INFORMATION -

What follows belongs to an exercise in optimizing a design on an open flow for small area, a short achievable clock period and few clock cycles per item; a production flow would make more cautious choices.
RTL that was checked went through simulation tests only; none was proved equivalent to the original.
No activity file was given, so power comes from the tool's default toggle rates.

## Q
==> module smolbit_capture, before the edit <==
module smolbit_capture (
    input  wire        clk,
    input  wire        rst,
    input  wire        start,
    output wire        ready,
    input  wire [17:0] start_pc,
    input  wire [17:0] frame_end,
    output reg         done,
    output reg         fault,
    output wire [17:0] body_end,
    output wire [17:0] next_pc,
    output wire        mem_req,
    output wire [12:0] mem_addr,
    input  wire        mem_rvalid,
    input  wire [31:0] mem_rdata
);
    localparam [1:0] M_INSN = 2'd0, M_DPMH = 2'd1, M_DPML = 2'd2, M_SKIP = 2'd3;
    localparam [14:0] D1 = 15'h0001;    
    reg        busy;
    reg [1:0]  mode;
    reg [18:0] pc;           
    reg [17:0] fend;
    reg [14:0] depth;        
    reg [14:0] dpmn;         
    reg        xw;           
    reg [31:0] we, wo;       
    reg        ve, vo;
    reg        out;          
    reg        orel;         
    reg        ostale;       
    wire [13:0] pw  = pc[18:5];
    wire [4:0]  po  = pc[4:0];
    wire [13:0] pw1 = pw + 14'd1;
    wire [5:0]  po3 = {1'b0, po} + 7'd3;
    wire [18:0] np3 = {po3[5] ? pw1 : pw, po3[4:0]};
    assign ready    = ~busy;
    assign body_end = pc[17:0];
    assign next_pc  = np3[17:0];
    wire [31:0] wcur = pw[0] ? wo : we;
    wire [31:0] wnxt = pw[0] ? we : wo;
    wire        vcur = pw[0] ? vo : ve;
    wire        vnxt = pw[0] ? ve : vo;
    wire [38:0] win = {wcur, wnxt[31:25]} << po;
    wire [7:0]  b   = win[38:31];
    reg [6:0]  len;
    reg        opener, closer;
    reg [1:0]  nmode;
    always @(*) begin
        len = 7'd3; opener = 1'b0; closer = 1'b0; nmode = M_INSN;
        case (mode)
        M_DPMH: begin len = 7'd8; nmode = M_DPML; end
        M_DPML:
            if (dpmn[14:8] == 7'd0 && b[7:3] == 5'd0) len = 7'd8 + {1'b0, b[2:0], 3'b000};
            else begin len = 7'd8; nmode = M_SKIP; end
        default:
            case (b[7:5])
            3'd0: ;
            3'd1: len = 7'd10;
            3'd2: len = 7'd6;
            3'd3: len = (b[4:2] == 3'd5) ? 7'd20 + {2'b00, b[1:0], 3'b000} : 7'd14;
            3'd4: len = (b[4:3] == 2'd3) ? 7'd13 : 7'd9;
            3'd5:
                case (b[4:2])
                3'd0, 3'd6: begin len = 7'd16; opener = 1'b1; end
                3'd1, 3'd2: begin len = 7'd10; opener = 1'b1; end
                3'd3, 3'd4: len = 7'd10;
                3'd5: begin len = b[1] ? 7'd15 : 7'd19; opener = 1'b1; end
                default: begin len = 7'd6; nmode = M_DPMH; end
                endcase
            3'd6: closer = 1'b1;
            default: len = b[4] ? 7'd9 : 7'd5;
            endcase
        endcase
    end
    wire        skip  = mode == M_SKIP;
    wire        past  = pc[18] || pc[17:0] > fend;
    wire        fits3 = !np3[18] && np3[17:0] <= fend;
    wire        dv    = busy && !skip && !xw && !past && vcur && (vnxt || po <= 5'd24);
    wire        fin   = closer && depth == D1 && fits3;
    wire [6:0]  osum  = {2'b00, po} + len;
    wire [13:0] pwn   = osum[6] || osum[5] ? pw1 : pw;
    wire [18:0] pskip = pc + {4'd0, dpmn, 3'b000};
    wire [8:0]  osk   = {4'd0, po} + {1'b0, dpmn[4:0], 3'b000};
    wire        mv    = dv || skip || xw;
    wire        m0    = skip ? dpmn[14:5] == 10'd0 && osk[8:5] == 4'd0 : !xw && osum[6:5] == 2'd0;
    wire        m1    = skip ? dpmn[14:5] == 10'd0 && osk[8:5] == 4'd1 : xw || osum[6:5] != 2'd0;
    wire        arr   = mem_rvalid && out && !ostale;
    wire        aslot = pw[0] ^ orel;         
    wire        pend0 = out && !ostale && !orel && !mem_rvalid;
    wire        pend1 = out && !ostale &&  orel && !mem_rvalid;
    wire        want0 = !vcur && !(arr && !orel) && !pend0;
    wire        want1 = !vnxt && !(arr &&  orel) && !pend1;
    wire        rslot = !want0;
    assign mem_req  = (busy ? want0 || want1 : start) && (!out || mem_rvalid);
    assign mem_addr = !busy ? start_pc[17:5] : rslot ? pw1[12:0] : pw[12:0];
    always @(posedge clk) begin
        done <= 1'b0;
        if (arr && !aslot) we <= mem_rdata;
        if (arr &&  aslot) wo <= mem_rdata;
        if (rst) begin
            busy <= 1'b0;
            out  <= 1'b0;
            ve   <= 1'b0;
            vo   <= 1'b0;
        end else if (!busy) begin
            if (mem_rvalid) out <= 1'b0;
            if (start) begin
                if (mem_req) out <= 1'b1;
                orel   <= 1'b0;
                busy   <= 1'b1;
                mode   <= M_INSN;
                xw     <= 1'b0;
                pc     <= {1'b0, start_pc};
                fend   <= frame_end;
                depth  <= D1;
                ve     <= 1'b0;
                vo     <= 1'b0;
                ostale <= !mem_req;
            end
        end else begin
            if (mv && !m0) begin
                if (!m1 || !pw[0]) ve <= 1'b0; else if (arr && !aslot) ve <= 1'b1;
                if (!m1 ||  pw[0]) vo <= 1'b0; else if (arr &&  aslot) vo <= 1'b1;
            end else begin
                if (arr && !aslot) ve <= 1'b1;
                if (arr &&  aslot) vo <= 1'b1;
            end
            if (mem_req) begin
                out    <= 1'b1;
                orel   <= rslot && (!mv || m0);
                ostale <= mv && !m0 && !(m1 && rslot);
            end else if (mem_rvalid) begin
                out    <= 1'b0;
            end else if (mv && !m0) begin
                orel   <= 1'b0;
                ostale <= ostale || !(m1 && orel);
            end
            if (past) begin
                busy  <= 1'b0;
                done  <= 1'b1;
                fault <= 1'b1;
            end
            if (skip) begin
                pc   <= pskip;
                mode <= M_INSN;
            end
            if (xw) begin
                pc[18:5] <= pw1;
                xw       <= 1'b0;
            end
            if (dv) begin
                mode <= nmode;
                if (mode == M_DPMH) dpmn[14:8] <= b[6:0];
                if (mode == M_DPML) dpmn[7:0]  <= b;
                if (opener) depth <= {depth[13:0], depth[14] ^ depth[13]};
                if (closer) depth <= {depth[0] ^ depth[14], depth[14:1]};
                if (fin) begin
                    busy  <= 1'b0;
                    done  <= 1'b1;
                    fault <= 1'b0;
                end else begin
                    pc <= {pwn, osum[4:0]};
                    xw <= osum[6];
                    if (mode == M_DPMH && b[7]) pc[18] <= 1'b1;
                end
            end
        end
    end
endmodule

--

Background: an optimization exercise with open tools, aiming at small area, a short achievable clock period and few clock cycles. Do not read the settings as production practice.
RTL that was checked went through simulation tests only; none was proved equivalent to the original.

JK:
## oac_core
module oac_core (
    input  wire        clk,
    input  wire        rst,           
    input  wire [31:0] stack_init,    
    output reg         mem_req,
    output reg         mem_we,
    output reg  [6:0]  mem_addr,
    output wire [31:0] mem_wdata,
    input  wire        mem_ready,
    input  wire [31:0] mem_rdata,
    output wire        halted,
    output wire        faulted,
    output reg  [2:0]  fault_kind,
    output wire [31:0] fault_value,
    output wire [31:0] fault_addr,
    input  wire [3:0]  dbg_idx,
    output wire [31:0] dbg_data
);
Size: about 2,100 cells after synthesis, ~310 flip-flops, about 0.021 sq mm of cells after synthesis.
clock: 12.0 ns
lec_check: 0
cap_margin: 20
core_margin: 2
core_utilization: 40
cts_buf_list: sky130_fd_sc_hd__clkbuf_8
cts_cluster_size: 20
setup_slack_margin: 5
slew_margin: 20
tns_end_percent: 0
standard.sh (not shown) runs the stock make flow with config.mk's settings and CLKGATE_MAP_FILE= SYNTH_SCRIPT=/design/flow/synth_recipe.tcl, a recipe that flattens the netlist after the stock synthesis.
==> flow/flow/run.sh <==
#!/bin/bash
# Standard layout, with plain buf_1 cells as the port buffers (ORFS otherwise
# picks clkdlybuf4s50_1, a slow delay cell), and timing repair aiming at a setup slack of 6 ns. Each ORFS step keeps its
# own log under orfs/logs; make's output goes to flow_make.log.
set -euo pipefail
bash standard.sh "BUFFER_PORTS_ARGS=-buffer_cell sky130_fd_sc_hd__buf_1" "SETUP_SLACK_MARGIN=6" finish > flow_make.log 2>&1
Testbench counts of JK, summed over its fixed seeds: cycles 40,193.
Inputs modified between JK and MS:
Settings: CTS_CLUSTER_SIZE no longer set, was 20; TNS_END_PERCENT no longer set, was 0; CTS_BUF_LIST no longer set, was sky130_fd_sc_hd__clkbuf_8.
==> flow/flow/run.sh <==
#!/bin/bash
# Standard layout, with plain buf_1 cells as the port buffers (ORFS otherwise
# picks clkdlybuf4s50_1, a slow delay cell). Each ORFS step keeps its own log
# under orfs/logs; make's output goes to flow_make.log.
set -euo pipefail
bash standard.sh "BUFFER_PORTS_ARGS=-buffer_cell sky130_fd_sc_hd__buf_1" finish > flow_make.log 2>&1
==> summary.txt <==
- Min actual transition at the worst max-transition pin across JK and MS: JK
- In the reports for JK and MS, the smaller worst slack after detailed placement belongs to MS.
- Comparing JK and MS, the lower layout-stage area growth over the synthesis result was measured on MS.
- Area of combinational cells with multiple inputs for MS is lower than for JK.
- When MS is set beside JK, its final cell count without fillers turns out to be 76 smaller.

EXERCISE -
Please give back exactly the lines of this listing beginning at the line with "cts_buf_list: sky130_fd_sc_hd__clkbuf_8" and ending with the line with "Testbench counts of", both included, and nothing else.

ANSWER SPACE -
cts_buf_list: sky130_fd_sc_hd__clkbuf_8
cts_cluster_size: 20
setup_slack_margin: 5
slew_margin: 20
tns_end_percent: 0
standard.sh (not shown) runs the stock make flow with config.mk's settings and CLKGATE_MAP_FILE= SYNTH_SCRIPT=/design/flow/synth_recipe.tcl, a recipe that flattens the netlist after the stock synthesis.
==> flow/flow/run.sh <==
#!/bin/bash
# Standard layout, with plain buf_1 cells as the port buffers (ORFS otherwise
# picks clkdlybuf4s50_1, a slow delay cell), and timing repair aiming at a setup slack of 6 ns. Each ORFS step keeps its
# own log under orfs/logs; make's output goes to flow_make.log.
set -euo pipefail
bash standard.sh "BUFFER_PORTS_ARGS=-buffer_cell sky130_fd_sc_hd__buf_1" "SETUP_SLACK_MARGIN=6" finish > flow_make.log 2>&1
Testbench counts of JK, summed over its fixed seeds: cycles 40,193.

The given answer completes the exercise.